From personal experience and especially from the COVID19 quarantine, I was thinking heavily about connections, togetherness and just the relationships of other people. As a personal project, I wanted to develop a new app that could improve upon these values.
Often, it would be hard and tedious for me and my loved ones to do something as simple as watch something together when far apart. The ability to still remain close despite distance had been become an increasingly desired feature in tech. I love and use platforms such as Teleparty but, it is currently limited to web.
How can we digitally bring people together over their mobile devices?
I decided to design an app that could remedy this lonely problem with the goal of creating online collaboration and establishing a feeling of presence by allowing people to take actions in sync. This led me to create the following desired workflows:
The main unique feature would be creating a shared session where users would have the option of what platform to use (Netflix, Hulu, Youtube, Spotify etc.), invite friends and then while in the session, they could turn on their cameras and live chat while watching/listening together.
I started off by sketching out this initial idea; I thought of who my audiences would be, the cases when these users would use the app and a couple possible workflows. This led me to realize some design tradeoffs.
For further research and to help inspire the UI of my app, I created benchmarks of similar mobile apps. I looked at 7 apps: Spotify, Discord, Rave, Airtime, Teleparty, Deezer and Qobuz.

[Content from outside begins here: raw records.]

$ cat src/rtl/mcsr_trap_ctl.sv
module mcsr_trap_ctl
    import mcsr_pkg::*;
(
    input  logic [1:0]      kind,
    input  logic [XLEN-1:0] pc,
    input  logic [XLEN-1:0] instr,
    output logic [XLEN-1:0] cause,
    output logic [XLEN-1:0] tval,
    output logic [XLEN-1:0] epc
);
    always_comb begin
        epc = {pc[XLEN-1:2], 2'b00};
        case (kind)
            TK_ECALL: begin
                cause = CAUSE_ECALL;
                tval  = '0;
            end
            TK_EBREAK: begin
                cause = CAUSE_BRK;
                tval  = pc;
            end
            default: begin
                cause = CAUSE_ILL;
                tval  = instr;
            end
        endcase
    end
endmodule

$ cat src/rtl/mcsr_unit.sv
module mcsr_unit
    import mcsr_pkg::*;
#(
    parameter logic [31:0] HART_ID   = 32'd0,
    parameter logic [31:0] RESET_VEC = 32'h0000_0000
) (
    input  logic        clk,
    input  logic        rst_n,
    input  logic [2:0]  csr_op,
    input  logic [11:0] csr_addr,
    input  logic [31:0] csr_wdata,
    output logic [31:0] csr_rdata,
    output logic        illegal_o,
    input  logic        retire_i,
    input  logic        trap_req,
    input  logic [1:0]  trap_kind,
    input  logic [31:0] trap_pc,
    input  logic [31:0] trap_instr,
    input  logic        mret_req,
    output logic [31:0] trap_vector_o,
    output logic [31:0] ret_addr_o
);
    localparam int NCNT = 2;

    csr_state_t state_d, state_q;

    logic [XLEN-1:0] t_cause, t_tval, t_epc;
    logic [XLEN-1:0] cnt_val [NCNT];
    logic [NCNT-1:0] cnt_inc, cnt_wr;
    logic            is_access, is_modify, known, read_only, wr_ok;
    logic [XLEN-1:0] status_rd, new_val;

    mcsr_trap_ctl u_trap (
        .kind  (trap_kind),
        .pc    (trap_pc),
        .instr (trap_instr),
        .cause (t_cause),
        .tval  (t_tval),
        .epc   (t_epc)
    );

    always_comb begin
        is_access = (csr_op >= OP_READ) && (csr_op <= OP_CLR);
        is_modify = (csr_op >= OP_WRITE) && (csr_op <= OP_CLR);
        read_only = (csr_addr[11:10] == 2'b11);
        known     = csr_addr inside {A_STATUS, A_ISA, A_TVEC, A_EPC, A_CAUSE,
                                     A_TVAL, A_CYCLE, A_INSTRET, A_HARTID};
        illegal_o = is_access && (!known || (read_only && is_modify));
        wr_ok     = is_modify && !illegal_o && !trap_req && !mret_req;

        status_rd = {19'b0, 2'b11, 3'b0, state_q.pie, 3'b0, state_q.ie, 3'b0};
        case (csr_addr)
            A_STATUS:  csr_rdata = status_rd;
            A_ISA:     csr_rdata = ISA_VALUE;
            A_TVEC:    csr_rdata = state_q.tvec;
            A_EPC:     csr_rdata = state_q.epc;
            A_CAUSE:   csr_rdata = state_q.cause;
            A_TVAL:    csr_rdata = state_q.tval;
            A_CYCLE:   csr_rdata = cnt_val[0];
            A_INSTRET: csr_rdata = cnt_val[1];
            A_HARTID:  csr_rdata = HART_ID;
            default:   csr_rdata = '0;
        endcase
        new_val = apply_op(csr_op, csr_rdata, csr_wdata);
    end

    always_comb begin
        state_d = state_q;
        if (trap_req) begin
            state_d.epc   = t_epc;
            state_d.cause = t_cause;
            state_d.tval  = t_tval;
            state_d.pie   = state_q.ie;
            state_d.ie    = 1'b0;
        end else if (mret_req) begin
            state_d.ie  = state_q.pie;
            state_d.pie = 1'b1;
        end else if (wr_ok) begin
            case (csr_addr)
                A_STATUS: begin
                    state_d.ie  = new_val[3];
                    state_d.pie = new_val[7];
                end
                A_TVEC: begin
                    state_d.tvec[XLEN-1:2] = new_val[XLEN-1:2];
                    if (!new_val[1])
                        state_d.tvec[1:0] = new_val[1:0];
                end
                A_EPC:   state_d.epc   = {new_val[XLEN-1:2], 2'b00};
                A_CAUSE: state_d.cause = new_val;
                A_TVAL:  state_d.tval  = new_val;
                default: ;
            endcase
        end
    end

    always_ff @(posedge clk) begin
        if (!rst_n) begin
            state_q       <= '0;
            state_q.tvec  <= {RESET_VEC[31:2], 2'b00};
        end else begin
            state_q <= state_d;
        end
    end

    assign cnt_inc[0] = 1'b1;
    assign cnt_inc[1] = retire_i;
    assign cnt_wr[0]  = wr_ok && (csr_addr == A_CYCLE);
    assign cnt_wr[1]  = wr_ok && (csr_addr == A_INSTRET);

    for (genvar gi = 0; gi < NCNT; gi++) begin : g_cnt
        mcsr_counter #(.W(XLEN)) u_cnt (
            .clk     (clk),
            .rst_n   (rst_n),
            .inc     (cnt_inc[gi]),
            .wr_en   (cnt_wr[gi]),
            .wr_data (new_val),
            .cnt     (cnt_val[gi])
        );
    end

    assign trap_vector_o = {state_q.tvec[XLEN-1:2], 2'b00};
    assign ret_addr_o    = state_q.epc;


    epc_trap_align_chk: assert property (@(posedge clk) disable iff (!rst_n)
        trap_req |=> ret_addr_o == {$past(trap_pc[31:2]), 2'b00});

    tvec_mode_legal_chk: assert property (@(posedge clk) disable iff (!rst_n)
        state_q.tvec[1] == 1'b0);

    ecall_tval_zero_chk: assert property (@(posedge clk) disable iff (!rst_n)
        (trap_req && trap_kind == TK_ECALL) |=> state_q.tval == '0);

    ebreak_cause_chk: assert property (@(posedge clk) disable iff (!rst_n)
        (trap_req && trap_kind == TK_EBREAK) |=> state_q.cause == CAUSE_BRK);

    trap_clears_ie_chk: assert property (@(posedge clk) disable iff (!rst_n)
        trap_req |=> (!state_q.ie && state_q.pie == $past(state_q.ie)));

    ro_write_flag_chk: assert property (@(posedge clk) disable iff (!rst_n)
        (csr_addr == A_HARTID && csr_op == OP_WRITE) |-> illegal_o);

    isa_fixed_chk: assert property (@(posedge clk) disable iff (!rst_n)
        (csr_addr == A_ISA) |-> csr_rdata == ISA_VALUE);
endmodule

$ cat config.mk
export PLATFORM = sky130hd
export DESIGN_NAME = mcsr_unit
export DESIGN_NICKNAME = d
export VERILOG_FILES = /design/src/rtl/mcsr_pkg.sv /design/src/rtl/mcsr_counter.sv /design/src/rtl/mcsr_trap_ctl.sv /design/src/rtl/mcsr_unit.sv
export SDC_FILE = /design/constraint.sdc
export NUM_CORES = 1
export LEC_CHECK = 0
export ABC_CLOCK_PERIOD_IN_PS = 2600
export CAP_MARGIN = 20
export CORE_ASPECT_RATIO = 0.8
export CORE_MARGIN = 5
export CORE_UTILIZATION = 25
export CTS_BUF_LIST = sky130_fd_sc_hd__clkbuf_2 sky130_fd_sc_hd__clkbuf_4 sky130_fd_sc_hd__clkbuf_8
export CTS_CLUSTER_SIZE = 20
export DETAILED_ROUTE_END_ITERATION = 8
export GPL_TIMING_DRIVEN = 1
export SLEW_MARGIN = 20
export SYNTH_ARGS = -nofsm -noshare
export SYNTH_HDL_FRONTEND = slang
export SYNTH_HIERARCHICAL = 1
export SYNTH_SLANG_ARGS = --single-unit
$ cat constraint.sdc
create_clock -name clk -period 2.6 [get_ports clk]
set_clock_uncertainty 0.2 [all_clocks]
set_input_delay 0.26 -clock clk [delete_from_list [all_inputs] [get_ports clk]]
set_output_delay 0.26 -clock clk [all_outputs]
set_load 0.02 [all_outputs]
<file path="src/rtl/status_pkg.sv">
package status_pkg;
  localparam int unsigned NUM_ALU_FLAGS = 4;
  localparam int unsigned REG_W         = 8;
  localparam int unsigned PD_BIT        = 4;
  localparam int unsigned TO_BIT        = 5;

  typedef struct packed {
    logic to;
    logic pd;
  } sys_flags_t;
endpackage

</file>
<file path="src/rtl/status_alu_flags.sv">
module status_alu_flags
  import status_pkg::*;
(
  input  logic                     clk_i,
  input  logic                     rst_ni,
  input  logic                     wr_hit_i,
  input  logic [NUM_ALU_FLAGS-1:0] wr_data_i,
  input  logic [NUM_ALU_FLAGS-1:0] alu_upd_i,
  input  logic [NUM_ALU_FLAGS-1:0] alu_flags_i,
  output logic [NUM_ALU_FLAGS-1:0] flags_o
);
  for (genvar i = 0; i < NUM_ALU_FLAGS; i++) begin : g_flag
    always_ff @(posedge clk_i or negedge rst_ni) begin
      if (!rst_ni)           flags_o[i] <= 1'b0;
      else if (alu_upd_i[i]) flags_o[i] <= alu_flags_i[i];
      else if (wr_hit_i)     flags_o[i] <= wr_data_i[i];
    end

    // ALU value lands regardless of a concurrent write
    a_r7_alu_wins : assert property (@(posedge clk_i) disable iff (!rst_ni)
      alu_upd_i[i] |=> flags_o[i] == $past(alu_flags_i[i]));
    // idle flags hold
    a_r2_hold : assert property (@(posedge clk_i) disable iff (!rst_ni)
      (!alu_upd_i[i] && !wr_hit_i) |=> $stable(flags_o[i]));
  end
endmodule

</file>
<file path="src/rtl/status_sys_flags.sv">
module status_sys_flags
  import status_pkg::*;
(
  input  logic       clk_i,
  input  logic       rst_ni,
  input  logic       pwr_up_i,
  input  logic       wdt_clr_i,
  input  logic       halt_i,
  input  logic       wdt_to_i,
  output sys_flags_t sys_o
);
  sys_flags_t sys_d;

  always_comb begin
    sys_d = sys_o;
    if (wdt_clr_i)           sys_d.pd = 1'b0;
    else if (halt_i)         sys_d.pd = 1'b1;
    if (wdt_to_i)            sys_d.to = 1'b1;
    else if (wdt_clr_i || halt_i) sys_d.to = 1'b0;
    if (pwr_up_i)            sys_d = '0;
  end

  always_ff @(posedge clk_i or negedge rst_ni) begin
    if (!rst_ni) sys_o <= '0;
    else         sys_o <= sys_d;
  end

  a_r3_quiet_hold : assert property (@(posedge clk_i) disable iff (!rst_ni)
    !(pwr_up_i || wdt_clr_i || halt_i || wdt_to_i) |=> $stable(sys_o));
  a_r4_pd_halt : assert property (@(posedge clk_i) disable iff (!rst_ni)
    (halt_i && !wdt_clr_i && !pwr_up_i) |=> sys_o.pd);
  a_r4_pd_clr : assert property (@(posedge clk_i) disable iff (!rst_ni)
    wdt_clr_i |=> !sys_o.pd);
  a_r5_to_set : assert property (@(posedge clk_i) disable iff (!rst_ni)
    (wdt_to_i && !pwr_up_i) |=> sys_o.to);
  a_r5_to_clr : assert property (@(posedge clk_i) disable iff (!rst_ni)
    ((wdt_clr_i || halt_i) && !wdt_to_i) |=> !sys_o.to);
  a_r6_pwr_up : assert property (@(posedge clk_i) disable iff (!rst_ni)
    pwr_up_i |=> (sys_o == '0));
endmodule

</file>
<file path="src/rtl/status_reg.sv">
module status_reg
  import status_pkg::*;
#(
  parameter int unsigned          ADDR_W   = 8,
  parameter logic [ADDR_W-1:0]    REG_ADDR = 8'h0A
) (
  input  logic                     clk_i,
  input  logic                     rst_ni,
  input  logic [ADDR_W-1:0]        bus_addr_i,
  input  logic                     bus_we_i,
  input  logic [REG_W-1:0]         bus_wdata_i,
  output logic [REG_W-1:0]         bus_rdata_o,
  input  logic [NUM_ALU_FLAGS-1:0] alu_upd_i,
  input  logic [NUM_ALU_FLAGS-1:0] alu_flags_i,
  input  logic                     pwr_up_i,
  input  logic                     wdt_clr_i,
  input  logic                     halt_i,
  input  logic                     wdt_to_i,
  output logic [REG_W-1:0]         status_o
);
  localparam int unsigned PAD_W = REG_W - NUM_ALU_FLAGS - 2;

  logic                     sel;
  logic                     wr_hit;
  logic [NUM_ALU_FLAGS-1:0] alu_q;
  sys_flags_t               sys_q;

  assign sel    = (bus_addr_i == REG_ADDR);
  assign wr_hit = sel && bus_we_i;

  status_alu_flags u_alu_flags (
    .clk_i       (clk_i),
    .rst_ni      (rst_ni),
    .wr_hit_i    (wr_hit),
    .wr_data_i   (bus_wdata_i[NUM_ALU_FLAGS-1:0]),
    .alu_upd_i   (alu_upd_i),
    .alu_flags_i (alu_flags_i),
    .flags_o     (alu_q)
  );

  status_sys_flags u_sys_flags (
    .clk_i     (clk_i),
    .rst_ni    (rst_ni),
    .pwr_up_i  (pwr_up_i),
    .wdt_clr_i (wdt_clr_i),
    .halt_i    (halt_i),
    .wdt_to_i  (wdt_to_i),
    .sys_o     (sys_q)
  );

  assign status_o    = {{PAD_W{1'b0}}, sys_q.to, sys_q.pd, alu_q};
  assign bus_rdata_o = sel ? status_o : '0;

  // unused upper bits
  always_comb a_r1_pad_zero : assert (status_o[REG_W-1:TO_BIT+1] == '0);
  // write alone leaves system flags
  a_r3_wr_protect : assert property (@(posedge clk_i) disable iff (!rst_ni)
    (wr_hit && !(pwr_up_i || wdt_clr_i || halt_i || wdt_to_i))
      |=> $stable(status_o[TO_BIT:PD_BIT]));
  // write to own address lands when ALU idle
  a_r2_wr_lands : assert property (@(posedge clk_i) disable iff (!rst_ni)
    (wr_hit && alu_upd_i == '0)
      |=> status_o[NUM_ALU_FLAGS-1:0] == $past(bus_wdata_i[NUM_ALU_FLAGS-1:0]));
endmodule

</file>
<file path="config.mk">
export PLATFORM = sky130hd
export DESIGN_NAME = status_reg
export DESIGN_NICKNAME = d
export VERILOG_FILES = /design/src/rtl/status_pkg.sv /design/src/rtl/status_alu_flags.sv /design/src/rtl/status_sys_flags.sv /design/src/rtl/status_reg.sv
export SDC_FILE = /design/constraint.sdc
export NUM_CORES = 1
export LEC_CHECK = 0
export ABC_CLOCK_PERIOD_IN_PS = 2700
export BUFFER_PORTS_ARGS = -buffer_cell sky130_fd_sc_hd__buf_4
export CORE_AREA = 10 10 47 49
export CTS_BUF_LIST = sky130_fd_sc_hd__clkbuf_16
export DETAILED_ROUTE_END_ITERATION = 12
export DIE_AREA = 0 0 57 59
export HOLD_SLACK_MARGIN = 0.06
export PLACE_DENSITY = 0.76
export REMOVE_ABC_BUFFERS = 1
export SLEW_MARGIN = 25
export SYNTH_ARGS = -nofsm -noshare
export SYNTH_HDL_FRONTEND = slang
export SYNTH_SLANG_ARGS = --single-unit
</file>
<file path="constraint.sdc">
create_clock -name clk_i -period 2.7 [get_ports clk_i]
set_input_delay 0.27 -clock clk_i [delete_from_list [all_inputs] [get_ports clk_i]]
set_output_delay 0.27 -clock clk_i [all_outputs]
set_load 0.01 [all_outputs]
</file>
# --- After elaboration in Yosys (flattened, before gate mapping) ---
# Index checks and enable logic that the tools add are counted.
# Widths: inputs -> output; s select.
totals:
  elab_cells: 29
  in_bits: 31
  reg_bits: 6
op_classes:
  n_reduce_logical: 8
  muxes: 14
  eq_ne: 1
op_table:
  columns: ["op", "count"]
  rows:
  - ["$mux 1", 12]
  - ["$eq 8x4->1 const B", 1]
  - ["$reduce_bool 2->1", 4]
  - ["$mux 6", 1]
  - ["$reduce_bool 3->1", 2]
  - ["$mux 2", 1]
  - ["$logic_and 1x1->1", 1]
  - ["$logic_or 1x1->1", 1]

# --- Depth between registers and ports, before layout ---
# Gate-level depths: netlist (run 1).
logic_depth:
  depth_word: 4
  ltp_mapped: 3
  depth_no_buf: 3

# --- Modules after synthesis ---
# Synthesis (run 1) repeated with hierarchy kept, for this count alone.
hier_totals:
  cells_unflattened: 47
  hier_area_um2: 439.2
modules_own_cells:
  columns: ["mod", "cells_each", "area_per_inst_um2", "seq_area_each_um2", "instances"]
  rows:
  - ["status_alu_flags", 17, 186.4, 100.1, 1]
  - ["status_reg", 23, 176.4, 0.0, 1]
  - ["status_sys_flags", 7, 76.3, 50.0, 1]

# --- Least setup slack after synthesis (run 1) ---
# OpenSTA, ideal clock, no wires.
synth_timing:
  kind: "input -> output"
  from: "in bus_addr_i[2]"
  to: "out bus_rdata_o[1]"
  t_arrival_ns: 1.135
  path_buffers: 0
  path_slack_ns: 1.295
  cell_stages: 2
  cell_sequence: "or4bb_4 -> nor3_1"
synth_between:
  elab_chain_cells: 2
synth_rtl:
  columns: ["element", "line_no", "rtl"]
  rows:
  - ["from (decl)", "status_reg.sv:9", "input logic [ADDR_W-1:0] bus_addr_i,"]
  - ["$eq 8x4->1", "status_reg.sv:28", "assign sel = (bus_addr_i == REG_ADDR);"]
  - ["$mux 6", "status_reg.sv:52", "assign bus_rdata_o = sel ? status_o : '0;"]
  - ["to (decl)", "status_reg.sv:12", "output logic [REG_W-1:0] bus_rdata_o,"]
# Every way passes these cells.

# --- Worst setup path after layout (run 1) ---
# Same ends and word-level chain as after synthesis.

==> qor.csv, run 1 <==
stage,metric,value,unit
status,status,completed,
clock_tree,cts_buffers,3,
sta,rsz0062_at_grt,false,
synth,synth_area,430,sq um
worst_setup_path,cp_max_fo,5,
worst_setup_path,required,2.43,ns
worst_setup_path,rrSetupSlack,1.71,ns
sta,hold_violations,0,
sta,tns,0,ns
final_layout,stdcell_area,802,sq um
grt,grt_use_total,9.81,%
final_layout,fin_nets,118,
synth,synthTopCellsByArea,"dfrtp_1 (35%), a221o_2 (7.8%), and3_1 (7.3%)",
worst_setup_path,arrival,1.33,ns
final_layout,final_common_cell,buf_4,
synth,yosysWarnings,0,
die,die_w,57,um
place,port_buffers,38,
clock_tree,ctsRootBufferMaster,clkbuf_16,
sta,finalCriticalPeriod,1.60,ns
drt,routed_via_density,5.03,
die,rows,14,
clock_tree,clock_path_buffers,2,
synth,yosysTopAreaCell,dfrtp_1,
synth,avgSynthCellArea,9.78,sq um
final_layout,drive_above_1_share,55.3,%
drt,routedWlPerCell,16.6,um
grt,antenna_found_initial,0,
drt,route.detailed.drc,0,
worst_setup_path,rr_worst_depth,2,
worst_setup_path,end_kind,primary output,
sta,min_period_over_period,59.1,%
grt,grt_pass1_wl,2.59,mm
synth,syn_inst,44,
die,dieArea,3360,sq um
drt,ant_nets,0,
worst_setup_path,critPathLaunchType,input port,
grt,grt_max_degree,8,
worst_setup_path,reg2reg_from,u_alu_flags.flags_o[2],
worst_hold_path,hp-class,in2reg,
place,place_area,717,sq um
worst_setup_path,crit_path_start,bus_addr_i[2],
synth,synth_seq_area_share,34.9,%
drt,drtIter0Drc,6,
worst_setup_path,worst_r2r_endpoint,u_alu_flags.flags_o[2],
die,die_y,59,um
final_layout,fillers,133,
drt,drt_wl_total,1.67,mm
grt,grt_pass1_vias,578,
clock_tree,postCtsHoldBufs,1,
drt,drtPass1Iterations,4,
clock_tree,cts.repair.resized,0,
clock_tree,clkTransAtPathRegs,0.03,ns
synth,ys_types,18,
worst_setup_path,critPathKind,in2out,
worst_setup_path,crit_path_end,bus_rdata_o[1],
clock_tree,post_cts_buffers,0,
sta,drv_slew,0,
synth,synth_top_area_share,34.9,%
sta,fin_skew,0,ns
grt,grt_overflow,0,
die,start_util,30.7,%
drt,num_vias,508,
synth,synth_seq_cells,6,
power_and_ir_drop,p_leak,0.409,nW
final_layout,layout_common_cells,"buf_4 (38), nor3_1 (6), dfrtp_1 (6), and3_1 (5)",
die,ios,47,
final_layout,area_delta_synth_final,86.3,%
clock_tree,cts_tree,yes,
die,core,1400,sq um
clock_tree,cts_sinks,6,
power_and_ir_drop,power.density,524,nW/um^2
sta,clock.fmax,627,MHz
sta,setup_viol,0,
final_layout,antenna_cells,0,
place,place_congestion,0.655,
clock_tree,worstSkewPairLatency,0.23,ns
job,timing.max_cap.violations,0,
power_and_ir_drop,vdd_drop_max,0.000319,V
clock_tree,htree_num_levels,1,
-- per-stage QoR --
step	setup slack (ns)	utilization (%)	hold slack (ns)	cells	total power, mW
after CTS	1.12	57.2	0.206	101	0.426
after floorplan	1.29	-	-0.0256	43	0.126
after detailed placement	1.12	51.2	0.0836	97	0.178
after global placement	1.14	51.2	0.0798	97	0.176
final	1.10	57.2	0.211	101	0.420
after global routing	1.07	57.2	0.208	101	0.436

By doing so, it helped me significantly in collecting references of similar apps to see what I felt worked and didn’t work as well as help establish some of my goals. I wanted Join to be well-suited for collaboration, for its workflows to be explicit, easy to follow, and relatively short.
View all of my benchmarking here
I completed 5 in-person interviews with young students (19-20 years old). It was semi-structured meaning I asked open-ended questions and followed up with questions to then further explore their responses.
Firstly, I drew my wireframes digitally in Procreate. Next, I made lo-fi versions of them in Figma. From there, I was able to create hi-fi versions. (The name of my app changed as I continued through development as well! Walis → Join).
This was the following process with the login page and the homepage.
To end up with the style I created for Join, I made three distinct home screen designs and then pulled aspects from each that I liked. I wanted Join to have a clean, modern look and was leaning towards a dark version to achieve that (similar to Spotify). However, I also wanted Join to also give off fun, playful vibes since Join revolves around community.
Towards the end of the semester, I did a 15 minute presentation on Join and then received critique from my professor (Kent Millard), a professor from Emmanuel College (Erich Doubek) and a professor from Lesley University (Heather Shaw).
Being both brave and intentional with my design decisions was extremely important because it pushed me to not fall into making the same "cookie cutter" designs that I or someone else already made and let me creatively explore.
Collaboration, discussion and critique were also invaluable parts of my journey as it can be easy to get tunnel vision as a designer; Other people's perspectives and differences help me see things I never would be able to see on my own.
Join feels far from done! I would have wanted to add more customizable features and truly max out the potential of what users could do together. For instance, giving users more options to personalize their shared sessions with their friends depending on what kinds of friends they're with, what kinds of show/music they're are watching/listening to etc. In addition, another idea was to grant users the ability to "crash a friend's party" by joining friends' already live sessions.
I loved this project because it touched upon an important value of mine (human connection & relationships!), was heavily inspired by Spotify which is my most used app, and involved one of my favorite hobbies: sharing media with loved ones (one of my love languages is sending my friends songs).